*** DATA TO EXAMINE ***

### config.mk
export PLATFORM = sky130hd
export DESIGN_NAME = drp_hue
export DESIGN_NICKNAME = d
export VERILOG_FILES = /design/src/sv/drp_pkg.sv /design/src/sv/drp_hue.sv
export SDC_FILE = /design/constraint.sdc
export NUM_CORES = 1
export LEC_CHECK = 0
export BUFFER_PORTS_ARGS = -buffer_cell sky130_fd_sc_hd__buf_2
export CORE_ASPECT_RATIO = 0.8
export CORE_MARGIN = 8
export CORE_UTILIZATION = 55
export DETAILED_ROUTE_END_ITERATION = 7
export GPL_TIMING_DRIVEN = 1
export PLACE_DENSITY = 0.74
export SKIP_CTS_REPAIR_TIMING = 1
export SLEW_MARGIN = 15
export SYNTH_ARGS = -nofsm -noshare
export SYNTH_HDL_FRONTEND = slang
export SYNTH_SLANG_ARGS = --single-unit
### constraint.sdc
create_clock -name clk_i -period 5.5 [get_ports clk_i]
set_clock_uncertainty 0.2 [all_clocks]
set_input_delay 0.825 -clock clk_i [delete_from_list [all_inputs] [get_ports clk_i]]
set_output_delay 0.825 -clock clk_i [all_outputs]
set_load 0.02 [all_outputs]
### src/sv/drp_pkg.sv
// ----------------------------------------------------------------------------
// drp_pkg: shared types and constants for the rainbow color map
// Widths, fixed-point constants, arctangent table and hue sector codes.
// ----------------------------------------------------------------------------
package drp_pkg;

  // configuration
  localparam int ATAN_STEPS = 16;          // CORDIC iterations, 8..24
  localparam int FRAC_BITS  = 16;          // fraction bits of sample and channels
  localparam int HUE_FRAC   = 16;          // fraction bits of hue in degrees

  // widths
  localparam int SAMPLE_W = 32;
  localparam int CH_W     = FRAC_BITS + 1;
  localparam int XY_W     = SAMPLE_W + 3;  // CORDIC gain headroom
  localparam int Z_W      = HUE_FRAC + 8;  // accumulated angle, signed
  localparam int HS_W     = HUE_FRAC + 11; // hue before wrap, signed
  localparam int HUE_W    = HUE_FRAC + 9;  // wrapped hue, 0 .. 360 deg
  localparam int OFF_W    = HUE_FRAC + 6;  // ramp offset, 0 .. 60 deg
  localparam int P_W      = OFF_W + CH_W;
  localparam int Q_W      = FRAC_BITS + 6; // offset*delta / 2^HUE_FRAC < 60*2^FRAC_BITS
  localparam int RECIP_SH = Q_W + 6;
  localparam int M_W      = RECIP_SH - 5;
  localparam int QM_W     = Q_W + M_W;

  localparam int ONE = 1 << FRAC_BITS;

  // hue landmarks in degrees
  localparam int DEG60  = 60 << HUE_FRAC;
  localparam int DEG120 = 120 << HUE_FRAC;
  localparam int DEG180 = 180 << HUE_FRAC;
  localparam int DEG240 = 240 << HUE_FRAC;
  localparam int DEG300 = 300 << HUE_FRAC;
  localparam int DEG360 = 360 << HUE_FRAC;

  // reciprocal of 60 for floor(q / 60), exact for q < 2^Q_W
  localparam longint unsigned RECIP_FULL = ((64'd1 << RECIP_SH) + 64'd59) / 64'd60;
  localparam logic [M_W-1:0]  RECIP_M    = M_W'(RECIP_FULL);

  // which channel holds max, which ramps
  typedef enum logic [2:0] {
    SEC_R_MAX_B_RAMP,   // hue above 300
    SEC_R_MAX_G_RAMP,   // hue 0 .. 60
    SEC_G_MAX_R_RAMP,   // hue above 60, below 120
    SEC_G_MAX_B_RAMP,   // hue 120 .. below 180
    SEC_B_MAX_G_RAMP,   // hue 180 .. below 240
    SEC_B_MAX_R_RAMP    // hue 240 .. 300
  } sector_e;

  // atan(2^-i) in degrees, HUE_FRAC fraction bits
  function automatic logic signed [Z_W-1:0] atan_deg(input int idx);
    logic signed [Z_W-1:0] val;
    case (idx)
      0:  val = Z_W'(2949120);
      1:  val = Z_W'(1740967);
      2:  val = Z_W'(919879);
      3:  val = Z_W'(466945);
      4:  val = Z_W'(234379);
      5:  val = Z_W'(117304);
      6:  val = Z_W'(58666);
      7:  val = Z_W'(29335);
      8:  val = Z_W'(14668);
      9:  val = Z_W'(7334);
      10: val = Z_W'(3667);
      11: val = Z_W'(1833);
      12: val = Z_W'(917);
      13: val = Z_W'(458);
      14: val = Z_W'(229);
      15: val = Z_W'(115);
      16: val = Z_W'(57);
      17: val = Z_W'(29);
      18: val = Z_W'(14);
      19: val = Z_W'(7);
      20: val = Z_W'(4);
      21: val = Z_W'(2);
      22: val = Z_W'(1);
      default: val = '0;
    endcase
    return val;
  endfunction

endpackage

### src/sv/drp_hue.sv
// ----------------------------------------------------------------------------
// drp_hue: hue, delta and sector decode
// Stage 1 wraps the hue and scales value by saturation; stage 2 picks the
// sector, the ramp offset and the channel minimum.
// ----------------------------------------------------------------------------
module drp_hue (
  input  logic                            clk_i,
  input  logic                            rst_ni,
  input  logic                            in_valid_i,
  output logic                            in_stall_o,
  input  logic signed [drp_pkg::Z_W-1:0]  z_i,
  input  logic        [drp_pkg::CH_W-1:0] v_i,
  input  logic        [drp_pkg::CH_W-1:0] sat_i,
  output logic                            out_valid_o,
  input  logic                            out_stall_i,
  output drp_pkg::sector_e                sector_o,
  output logic        [drp_pkg::OFF_W-1:0] offset_o,
  output logic        [drp_pkg::CH_W-1:0] lo_o,
  output logic        [drp_pkg::CH_W-1:0] v_o,
  output logic        [drp_pkg::CH_W-1:0] delta_o
);
  import drp_pkg::*;

  logic [1:0] vld_q, adv, stl;

  // stall chain
  assign stl[1]     = out_stall_i;
  assign stl[0]     = vld_q[1] & stl[1];
  assign adv        = ~vld_q | ~stl;
  assign in_stall_o = ~adv[0];

  always_ff @(posedge clk_i or negedge rst_ni) begin
    if (!rst_ni) begin
      vld_q <= '0;
    end else begin
      if (adv[0]) vld_q[0] <= in_valid_i;
      if (adv[1]) vld_q[1] <= vld_q[0];
    end
  end

  // stage 1: hue = 180 + 2z wrapped to 0..360, delta = round(v*s)
  logic signed [HS_W-1:0] hs;
  logic [CH_W-1:0]        s_clip;
  logic [2*CH_W-1:0]      vs;
  logic [HUE_W-1:0]       hue_d, hue_q;
  logic [CH_W-1:0]        delta_d, delta_q, v1_q;

  always_comb begin
    hs = HS_W'(DEG180) + (HS_W'(z_i) <<< 1);
    if (hs < 0) begin
      hs = hs + HS_W'(DEG360);
    end
    if (hs >= HS_W'(DEG360)) begin
      hs = hs - HS_W'(DEG360);
    end
    hue_d   = HUE_W'(hs);
    s_clip  = (sat_i > CH_W'(ONE)) ? CH_W'(ONE) : sat_i;
    vs      = (2*CH_W)'(v_i) * (2*CH_W)'(s_clip) + (2*CH_W)'(ONE >> 1);
    delta_d = CH_W'(vs >> FRAC_BITS);
  end

  always_ff @(posedge clk_i) begin
    if (adv[0]) begin
      hue_q   <= hue_d;
      delta_q <= delta_d;
      v1_q    <= v_i;
    end
  end

  // stage 2: sector, ramp offset, minimum
  sector_e          sec_d, sec_q;
  logic [HUE_W-1:0] off_w;
  logic [OFF_W-1:0] off_q;
  logic [CH_W-1:0]  lo_q, v2_q, delta2_q;

  always_comb begin
    if (hue_q > HUE_W'(DEG300)) begin
      sec_d = SEC_R_MAX_B_RAMP;
      off_w = HUE_W'(DEG360) - hue_q;
    end else if (hue_q <= HUE_W'(DEG60)) begin
      sec_d = SEC_R_MAX_G_RAMP;
      off_w = hue_q;
    end else if (hue_q < HUE_W'(DEG120)) begin
      sec_d = SEC_G_MAX_R_RAMP;
      off_w = HUE_W'(DEG120) - hue_q;
    end else if (hue_q < HUE_W'(DEG180)) begin
      sec_d = SEC_G_MAX_B_RAMP;
      off_w = hue_q - HUE_W'(DEG120);
    end else if (hue_q < HUE_W'(DEG240)) begin
      sec_d = SEC_B_MAX_G_RAMP;
      off_w = HUE_W'(DEG240) - hue_q;
    end else begin
      sec_d = SEC_B_MAX_R_RAMP;
      off_w = hue_q - HUE_W'(DEG240);
    end
  end

  always_ff @(posedge clk_i) begin
    if (adv[1]) begin
      sec_q    <= sec_d;
      off_q    <= OFF_W'(off_w);
      lo_q     <= v1_q - delta_q;
      v2_q     <= v1_q;
      delta2_q <= delta_q;
    end
  end

  assign out_valid_o = vld_q[1];
  assign sector_o    = sec_q;
  assign offset_o    = off_q;
  assign lo_o        = lo_q;
  assign v_o         = v2_q;
  assign delta_o     = delta2_q;

endmodule

; ---- Yosys cells after proc, flatten, opt, wreduce, memory -nomap -nowiden
; Cells that the tools add are included.
[word_totals]
regBits = 137
in_bits = 62
output_inout_bits = 78
word_cells = 50
[op_classes]
n_addsub = 10
multipliers = 1
order_cmp = 8
n_mux = 12
n_bitwise = 5
reduce_logical = 2
[ops]
columns = operator, count
row1 = 22-bit 2-to-1 mux, 5
row2 = 22-bit subtractor (first input constant), 3
row3 = 25-bit by 24-bit less-than comparator with 1-bit output (second input constant), 2
row4 = 22-bit subtractor (second input constant), 2
row5 = 33-bit by 16-bit adder with 33-bit output (second input constant), 1
row6 = 17-bit by 17-bit multiplier with 33-bit output, 1
row7 = 26-bit by 26-bit adder with 27-bit output (second input constant), 1
row8 = 27-bit by 26-bit >= comparator with 1-bit output (second input constant), 1
row9 = 27-bit 2-to-1 mux, 1
row10 = 25-bit by 25-bit adder with 26-bit output (first input constant), 1
row11 = 26-bit by 1-bit less-than comparator with 1-bit output (second input constant), 1
row12 = 25-bit > comparator (second input constant), 1
row13 = 25-bit by 22-bit less-or-equal comparator with 1-bit output (second input constant), 1
row14 = 25-bit by 23-bit less-than comparator with 1-bit output (second input constant), 1
row15 = 25-bit 2-to-1 mux, 1
row16 = 25-bit subtractor (second input constant), 1
row17 = 17-bit > comparator (second input constant), 1
row18 = 17-bit 2-to-1 mux, 1
row19 = 17-bit subtractor, 1
row20 = 2-bit 2-to-1 mux, 2
row21 = 2-bit NOT, 2
row22 = 4-bit OR reduction, 1
row23 = 1-bit 2-to-1 mux, 2
row24 = 2-bit bitwise OR, 1
row25 = 3 further kinds, 3

; ---- Longest topological paths before layout
[depth]
word_depth = 6
depth_mapped = 28
ltp_nobuf = 26

; ---- Least setup slack after synthesis
; Ideal clock, no wire load.
[synth_timing]
path_kind = input to register
startpoint = input port sat_i[2] (netlist bit)
endpoint = register delta_q[15], data pin
setup_time_ns = 0.258
t_arrival_ns = 7.106
required_time_ns = 5.042
path_slack_ns = -2.063
cell_stages = 26
n_path_buf = 2
path_cell_list = nor4_1 -> nand4_1 -> nand2_1 -> clkbuf_1 -> and2_1 -> clkbuf_1 -> nand2_1 -> fa_1 -> inv_1 -> fa_1 -> fa_1 -> fa_1 -> fa_1 -> inv_1 -> fa_1 -> inv_1 -> ha_1 -> a21o_1 -> a21o_1 -> a21oi_1 -> o21ai_0 -> a21o_1 -> a32o_1 -> a31o_2 -> a21oi_1 -> xnor2_1
[synth_between]
elab_chain_len = 4
[synth_lines]
columns = element, line_no
row1 = from (decl), drp_hue.sv:13  ; input logic [drp_pkg::CH_W-1:0] sat_i,
row2 = 17-bit > comparator, drp_hue.sv:57  ; s_clip = (sat_i > CH_W'(ONE)) ? CH_W'(ONE) : sat_i;
row3 = 17-bit 2-to-1 mux (*), drp_hue.sv:57
row4 = 17-bit by 17-bit multiplier with 33-bit output (*), drp_hue.sv:58  ; vs = (2*CH_W)'(v_i) * (2*CH_W)'(s_clip) + (2*CH_W)'(ONE >> 1);
row5 = 33-bit by 16-bit adder with 33-bit output (*), drp_hue.sv:58
row6 = named net vs[31], drp_hue.sv:44  ; logic [2*CH_W-1:0] vs;
row7 = to (signal assigned), drp_hue.sv:65  ; delta_q <= delta_d;
row8 = to (decl), drp_hue.sv:46  ; logic [CH_W-1:0] delta_d, delta_q, v1_q;
; The timed path passes the listed nets; every way through them passes the cells marked *.
; A chain may end at the register's enable or synchronous reset.

; ---- Final worst setup path
[layout_timing]
startpoint = input port sat_i[14] (netlist bit)
endpoint = register delta_q[13], data pin
; The elaborated chain is that of the path after synthesis.

==> results.py <==
metrics = {
    "grt": {
        "grt_pass1_vias": 12000,
        "antenna_found_initial": 0,
        "grt_overflow_total": 0,
        "grt_util_all_layers_pct": 23.9,
        "grt_pass1_wl_um": 63000,
        "grt_max_degree": 77,
    },
    "synthesis": {
        "ys_ff_latch": 135,
        "muxShareOfSynthArea_pct": 0.206,
        "yosys_warnings": 0,
        "synth_area_leaders": "fa_1 (30%), edfxtp_1 (26%), ha_1 (11%)",
        "yosysSeqAreaShare_pct": 26.7,
        "ys.flop_type": "edfxtp_1",
        "synth-compound-area-share_pct": 5.04,
        "synth_area_leader_cell": "fa_1",
        "synth_fa_ha_area_share_pct": 41.0,
        "synth-xor-area-share_pct": 3.52,
        "synth_fp_nets": 1890,
        "synth_area_sq_um": 15200,
        "yosys.area_share.simple_pct": 14.9,
        "synth_edf_count": 133,
        "yosysUniqueCellTypes": 64,
        "synth_top_area_share_pct": 29.6,
        "synth_top_family_by_area": "adder cells",
        "netlist_instances": 1466,
        "synthArstFlopShare_pct": 1.48,
        "avgSynthCellArea_sq_um": 10.3,
    },
    "detailed_routing": {
        "via_per_inst": 5.53,
        "drt_first_pass_iters": 5,
        "vias": 11700,
        "wire_per_inst_um": 18.9,
        "drt_iter0_markers": 964,
        "drc": 0,
        "wl_um": 39700,
        "final_antenna_net_count": 0,
    },
    "pwr": {
        "p_leak_nw": 9.26,
        "p_per_area_nw_per_um2": 424,
        "vdd_ir_drop_max_mv": 0.454,
        "power_mw": 7.80,
    },
    "timing": {
        "fin_crit_sh_pct": 130,
        "setup_viol_count_final": 17,
        "max_slew_margin_pct": 24.9,
        "drv_slew": 0,
        "worst_pin_slew_ns": 1.10,
        "rsz0062_at_grt": "yes",
        "setup_slack_ns": -1.65,
        "max_freq_ghz": 0.140,
        "hold_viol_final": 0,
        "min_period_ns": 7.15,
    },
    "floorplan": {
        "num_rows": 54,
        "die_y_um": 165,
        "core-area_sq_um": 27200,
        "die_x_um": 202,
        "io_pins": 140,
        "die-area_sq_um": 33200,
        "initial_core_util_pct": 55.8,
    },
    "clock_network": {
        "worstSkewPairLatency_ns": 0.42,
        "ctsHtreeMaxLevel": 4,
        "cts_made_buffers": 17,
        "clkSlewWorstSetupHoldPaths_ns": 0.06,
        "clockRootBuffer": "clkbuf_16",
        "clkSinkCount": 135,
        "clockBufferDepth": 2,
        "tritoncts": "done",
    },
    "worst_setup_path": {
        "critPathRequiredTime_ns": 5.47,
        "crit_type": "input port to flip-flop",
        "path_buf_inv": 8,
        "critPathLaunchType": "input port",
        "cp_max_fo": 4,
        "worst_path_max_delay_cell": "fa_1",
        "cp.arrival_ns": 7.12,
        "crit_path_frequent_cell": "fa_1",
        "critPathTopFamily": "adder cells",
        "worst_setup_path_end_kind": "flip-flop",
        "slowest_delay_ns": 0.57,
    },
    "place": {
        "place_area_sq_um": 17400,
        "port_buffers": 138,
        "dp_hpwl_um": 31600,
        "place_congestion": 0.922,
    },
    "finish": {
        "final_cell_mix": "inv_1 (279), fa_1 (220), nand2_1 (145)",
        "final_nets": 2153,
        "final_common_cell": "inv_1",
        "diodes": 0,
        "layout-drive-gt1-share_pct": 23.9,
        "n_fill_cell": 2029,
        "design_area_sq_um": 18400,
        "postLayoutCoreUtil_pct": 67.7,
        "syn_to_final_growth_pct": 21.3,
    },
    "run_status": {
        "violations": "negative setup slack",
        "status": "complete, but fails checks",
    },
    "hold_path": {
        "hp-class": "flip-flop to flip-flop",
    },
    "job": {
        "drv_cap": 0,
    },
}
==> metrics by stage <==
step | setup TNS, ns | hold WS [ns] | std cells | setup WS, ns
4_1_cts | -22.70 | -0.0270 | 2082 | -1.65
5_1_grt | -26.38 | 0.262 | 2106 | -1.80
3_3_place_gp | -27.42 | 0.236 | 2050 | -1.90
2_1_floorplan | -18.71 | 0.226 | 1466 | -1.45
6_report | -23.80 | 0.243 | 2106 | -1.65
3_5_place_dp | -29.94 | 0.236 | 2050 | -2.08
==> routing by layer <==
layer | vias up | global-route usage (%) | wire (um)
met5 | - | 0 | 0
met4 | 0 | 6.43 | 1060
met3 | 105 | 3.80 | 3010
met2 | 524 | 40.5 | 19200
met1 | 5740 | 31.8 | 16400
li1 | 5282 | - | -
==> flip-flops by register name, summed over array words and instances (netlist names) <==
name      cells
v_o          17
lo_o         17
v1_q         17
delta_q      17
vld_q         2
sector_o      3
delta_o      17
offset_o     21
hue_q        24
==> final timing paths <==
| path | from | to | slack [ns] | depth (start not counted) |
|---|---|---|---|---|
| worst max-delay path | sat_i[14] | delta_q[13] | -1.65 | 29 |
| worst min-delay path | delta_q[12] | delta_o[12] | 0.24 | 0 |
| worst max register to register | delta_q[1] | lo_o[15] | 1.75 | 11 |
| worst min register to register | delta_q[12] | delta_o[12] | 0.24 | 0 |
| max in group asynchronous | rst_ni | vld_q[0] | 4.49 | 2 |
| min in group asynchronous | rst_ni | vld_q[1] | 0.52 | 2 |
==> cells in the mapped netlist (2+ instances only) <==
cell type / count
clkbuf_1: 51
a21o_1: 8
a211oi_1: 4
and2_1: 24
edfxtp_1: 133
o21a_1: 8
xnor2_1: 47
and2_0: 2
or4_4: 2
o41ai_1: 3
nor2_1: 38
nand2_1: 159
a211o_1: 2
nand4_1: 6
ha_1: 138
o22ai_1: 3
o21bai_1: 2
and3_1: 131
a22oi_1: 2
o31ai_1: 6
nand3_1: 27
nand2b_1: 5
a31o_2: 2
nor4_1: 10
dfrtp_1: 2
a21oi_1: 35
a2111oi_0: 2
xor2_1: 14
a311oi_1: 2
fa_1: 224
nor3_1: 14
o21ai_1: 3
o21ai_0: 25
inv_1: 289
or3_1: 6
nor2b_1: 8
mux2i_1: 2
==> worst reg2reg max path, stage by stage, from the launching register on <==
cell	delay, ns
edfxtp_1	0.43
inv_1	0.07
ha_1	0.29
nor2b_1	0.13
o21a_1	0.17
o21ai_0	0.28
a21oi_1	0.20
a2111oi_0	0.97
o31ai_1	0.30
o21ai_0	0.24
nand2_1	0.09
xor2_1	0.14
==> logic make-up after synthesis <==
kind of cell | Yosys count
AO/OA/AOI/OAI | 119
XOR/XNOR | 61
adder cells (fa/ha/maj) | 362
buffers and inverters | 345
flip-flops | 135
multiplexers | 3
other | 1
AND/OR/NAND/NOR | 440
==> where the power goes <==
part / switching, mW / total (mW) / internal [mW] / leakage, nW
combinational: 2.64 / 4.91 / 2.27 / 7.61
clock: 0.443 / 1.12 / 0.673 / 0.283
sequential: 0.142 / 1.77 / 1.63 / 1.37
total: 3.22 / 7.80 / 4.57 / 9.26
==> cell type report <==
type,count,area [sq um],share of cell area [%]
tap,364,455,2.48
timing repair buffer,299,2060,11.2
multi-input combinational,987,10200,55.3
clock inverter,13,148,0.803
sequential,135,4040,22.0
clock buffer,19,433,2.35
inverter,289,1080,5.90
(Power assumes the default switching activity.)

*** End of DATA TO EXAMINE ***

▶ [TO DO]:
Copy out each line of the records where the string "constraint" appears.

▶ [SOLUTION TO THIS EXERCISE]:
export SDC_FILE = /design/constraint.sdc
### constraint.sdc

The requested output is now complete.